Mientras los dos cazadores se alejaban corriendo, el ingeniero y O’Connor pusiéronse a hacer un agujero a trescientos metros de la mina, y de casi un metro de profundidad. Apenas habían terminado la excavación, cuando volvieron Morgan y Burthon con los objetos pedidos.

El ingeniero tentó primero el interior de la abertura, para ver si estaba caliente, y solamente lo halló algo templado; después introdujo en él un grueso cartucho provisto de larga mecha.

—Preparaos a escapar —dijo.

Y encendida la mecha, se alejó a todo correr seguido de sus compañeros, con los cuales se detuvo a medio kilómetro de distancia.

—¿Cuánto durará la mecha? —preguntó O’Connor.

—Cuatro minutos —respondió Sir John, sacando su reloj—. Teneos firmes, si no queréis venir al suelo.

—Apoyémonos en la pared —dijo Morgan—. El empuje del aire será irresistible.

Todos siguieron el consejo del maquinista, y se apoyaron en la pared, mirando atentamente y con viva ansiedad la humeante mina que estaba a punto de hacerse pedazos. Sobre los encendidos carbones veíanse volar de cuando en cuando haces de chispas, arrastrados a través de las tinieblas por una corriente de aire, que Dios sabe de dónde procedía.

—¡Cuatro minutos! —gritó a poco rato el ingeniero.

Un instante después una llama gigantesca desgarraba la mina, lanzando a derecha e izquierda enormes trozos de carbón, y subía hacia la bóveda iluminando vivamente las cavernas y galerías, seguida al punto por un estallido formidable, semejante sólo al disparo simultáneo de cien cañones.

Todo pareció oscilar.

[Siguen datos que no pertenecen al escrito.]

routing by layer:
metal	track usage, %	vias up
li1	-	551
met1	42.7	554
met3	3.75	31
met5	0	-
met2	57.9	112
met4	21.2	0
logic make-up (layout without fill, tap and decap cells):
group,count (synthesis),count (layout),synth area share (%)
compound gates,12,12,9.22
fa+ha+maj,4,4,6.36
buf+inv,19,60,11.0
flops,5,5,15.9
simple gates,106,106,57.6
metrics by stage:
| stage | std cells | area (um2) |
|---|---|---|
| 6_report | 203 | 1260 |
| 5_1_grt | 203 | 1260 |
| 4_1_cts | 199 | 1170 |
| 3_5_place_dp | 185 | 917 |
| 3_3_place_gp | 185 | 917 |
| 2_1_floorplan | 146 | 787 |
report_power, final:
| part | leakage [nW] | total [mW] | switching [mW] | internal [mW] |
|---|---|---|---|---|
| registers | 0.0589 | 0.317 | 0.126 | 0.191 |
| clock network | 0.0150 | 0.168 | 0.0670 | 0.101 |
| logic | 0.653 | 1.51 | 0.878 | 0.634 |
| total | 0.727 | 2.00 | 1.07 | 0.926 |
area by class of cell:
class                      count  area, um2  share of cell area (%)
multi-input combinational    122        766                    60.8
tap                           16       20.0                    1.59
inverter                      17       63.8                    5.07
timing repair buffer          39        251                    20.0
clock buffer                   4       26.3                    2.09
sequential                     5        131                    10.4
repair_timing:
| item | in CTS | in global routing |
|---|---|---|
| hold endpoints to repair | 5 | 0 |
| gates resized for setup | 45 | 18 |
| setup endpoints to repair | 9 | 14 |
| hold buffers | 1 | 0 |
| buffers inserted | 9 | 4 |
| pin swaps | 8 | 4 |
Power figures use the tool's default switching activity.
[src/hw/rtl/tte_pkg.sv]
package tte_pkg;

    // request function codes
    typedef logic [1:0] t_func;
    localparam t_func F_LOAD_INDEX = 2'd0;
    localparam t_func F_LOAD_BYTE  = 2'd1;
    localparam t_func F_NAME_LEN   = 2'd2;
    localparam t_func F_CODE       = 2'd3;

    // result kinds
    typedef logic [1:0] t_kind;
    localparam t_kind K_CHAR = 2'd0;
    localparam t_kind K_TYPE = 2'd1;
    localparam t_kind K_END  = 2'd2;
    localparam t_kind K_ERR  = 2'd3;

    // error codes carried in the character field
    localparam logic [7:0] ERR_OVERLONG = 8'd0;
    localparam logic [7:0] ERR_STRAY    = 8'd1;
    localparam logic [7:0] END_CHAR     = 8'd0;

    localparam int INDEX_DEPTH = 256;
    localparam int INDEX_AW    = 8;
    localparam int START_W     = 12;
    localparam int SLOT_W      = 12;
    localparam int VALUE_W     = 12;
    localparam int CHAR_W      = 8;

    typedef struct packed {
        logic       take;        // request accepted this cycle
        logic       ptr_load;    // load pointer from index read data
        logic       ptr_reduce;  // subtract table size from pointer
        logic       scan_begin;  // latch token start, first byte read
        logic       scan_next;   // next byte of the terminator search
        logic       scan_hit;    // terminator found, rewind for output
        logic       prime;       // first byte read of the output pass
        logic       emit;        // send one token character
        logic       code_done;   // count off one code byte
        logic       name_close;  // clear the open name
        logic       res_load;    // send a single closing result
        t_kind      res_kind;
        logic [7:0] res_char;
    } t_cmd;

    typedef struct packed {
        t_func func;
        logic  len_zero;     // length byte of zero
        logic  codes_zero;   // no name open
        logic  last_code;    // one code byte left
        logic  ptr_above;    // pointer at or beyond table size
        logic  char_zero;    // read byte is a terminator
        logic  cnt_at_max;   // byte count at token bound
        logic  cnt_zero;
        logic  emit_final;   // last character of the token
        logic  out_free;     // output register can take a result
    } t_sts;

endpackage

Tembló el suelo, vacilaron las rocas, bamboleándose las columnas, rompióse en varios sitios la bóveda, dejando caer rocas enormes.

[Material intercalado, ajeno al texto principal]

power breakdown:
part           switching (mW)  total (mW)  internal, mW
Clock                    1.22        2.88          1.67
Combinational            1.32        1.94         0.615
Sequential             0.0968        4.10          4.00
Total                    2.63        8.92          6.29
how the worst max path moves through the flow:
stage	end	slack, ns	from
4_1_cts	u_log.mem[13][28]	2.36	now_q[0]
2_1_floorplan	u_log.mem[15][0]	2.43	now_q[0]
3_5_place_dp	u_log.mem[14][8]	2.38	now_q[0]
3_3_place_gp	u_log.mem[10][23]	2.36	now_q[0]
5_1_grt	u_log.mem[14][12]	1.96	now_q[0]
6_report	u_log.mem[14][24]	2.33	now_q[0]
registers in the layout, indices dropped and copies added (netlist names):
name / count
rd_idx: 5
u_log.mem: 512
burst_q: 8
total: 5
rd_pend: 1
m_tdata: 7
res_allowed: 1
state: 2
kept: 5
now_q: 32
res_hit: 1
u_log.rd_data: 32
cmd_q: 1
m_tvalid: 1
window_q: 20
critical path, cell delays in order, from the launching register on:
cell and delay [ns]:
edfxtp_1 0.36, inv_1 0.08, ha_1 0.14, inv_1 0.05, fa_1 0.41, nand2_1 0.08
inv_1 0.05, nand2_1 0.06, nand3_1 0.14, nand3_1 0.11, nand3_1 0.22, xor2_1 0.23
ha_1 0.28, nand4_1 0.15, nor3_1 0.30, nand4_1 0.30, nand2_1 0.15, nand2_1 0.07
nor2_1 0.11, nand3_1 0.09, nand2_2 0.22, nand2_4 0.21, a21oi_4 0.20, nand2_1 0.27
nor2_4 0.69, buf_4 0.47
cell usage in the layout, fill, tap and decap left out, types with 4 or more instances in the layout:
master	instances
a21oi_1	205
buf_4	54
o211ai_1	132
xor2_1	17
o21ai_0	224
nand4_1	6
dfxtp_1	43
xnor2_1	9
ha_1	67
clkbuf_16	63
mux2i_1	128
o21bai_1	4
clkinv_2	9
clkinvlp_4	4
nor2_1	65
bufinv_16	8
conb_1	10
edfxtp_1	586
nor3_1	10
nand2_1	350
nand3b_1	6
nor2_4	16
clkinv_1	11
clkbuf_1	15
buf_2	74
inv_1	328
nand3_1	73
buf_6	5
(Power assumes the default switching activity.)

Los cuatro exploradores, embestidos por una furiosa ráfaga de aire, cayeron en tierra unos sobre otros y las lámparas se apagaron.

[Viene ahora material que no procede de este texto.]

**config.mk**
```make
export PLATFORM = sky130hd
export DESIGN_NAME = scan_zone_obstacle_steering_core
export DESIGN_NICKNAME = d
export VERILOG_FILES = /design/src/rtl/szos_pkg.sv /design/src/rtl/szos_front.sv /design/src/rtl/szos_queue.sv /design/src/rtl/szos_back.sv /design/src/rtl/scan_zone_obstacle_steering_core.sv
export SDC_FILE = /design/constraint.sdc
export NUM_CORES = 1
export LEC_CHECK = 0
export BUFFER_PORTS_ARGS = -buffer_cell sky130_fd_sc_hd__buf_4
export CORE_MARGIN = 1.5
export CORE_UTILIZATION = 65
export CTS_CLUSTER_DIAMETER = 30
export DETAILED_ROUTE_END_ITERATION = 6
export PLACE_DENSITY = 0.79
export SYNTH_ARGS = -nofsm -noshare
export SYNTH_HDL_FRONTEND = slang
export SYNTH_SLANG_ARGS = --single-unit
```
**constraint.sdc**
```tcl
create_clock -name clk -period 13.5 [get_ports clk]
set_clock_uncertainty 0.15 [all_clocks]
set_input_delay 1.35 -clock clk [delete_from_list [all_inputs] [get_ports clk]]
set_output_delay 1.35 -clock clk [all_outputs]
set_load 0.02 [all_outputs]
```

Durante cinco minutos, un continuado fragor, recogido y multiplicado por los ecos de los antros, galerías y cavernas, turbó el silencio que poco antes reinaba en las entrañas de la tierra, y poco a poco se apagó.

Los cuatro hombres, magullados por el imprevisto batacazo, se levantaron, mirando en torno suyo con vivísima ansiedad.

En la galería reinaba oscuridad profunda, por haberse apagado, como dijimos, las lámparas; pero allá, hacia la mina, veíanse chispear cientos de masas de carbón, en cuyo centro abrase una enorme hendidura de más de ciento cincuenta pies de larga, que hervía con llama y lanzaba al aire nubes de chispas y de humo.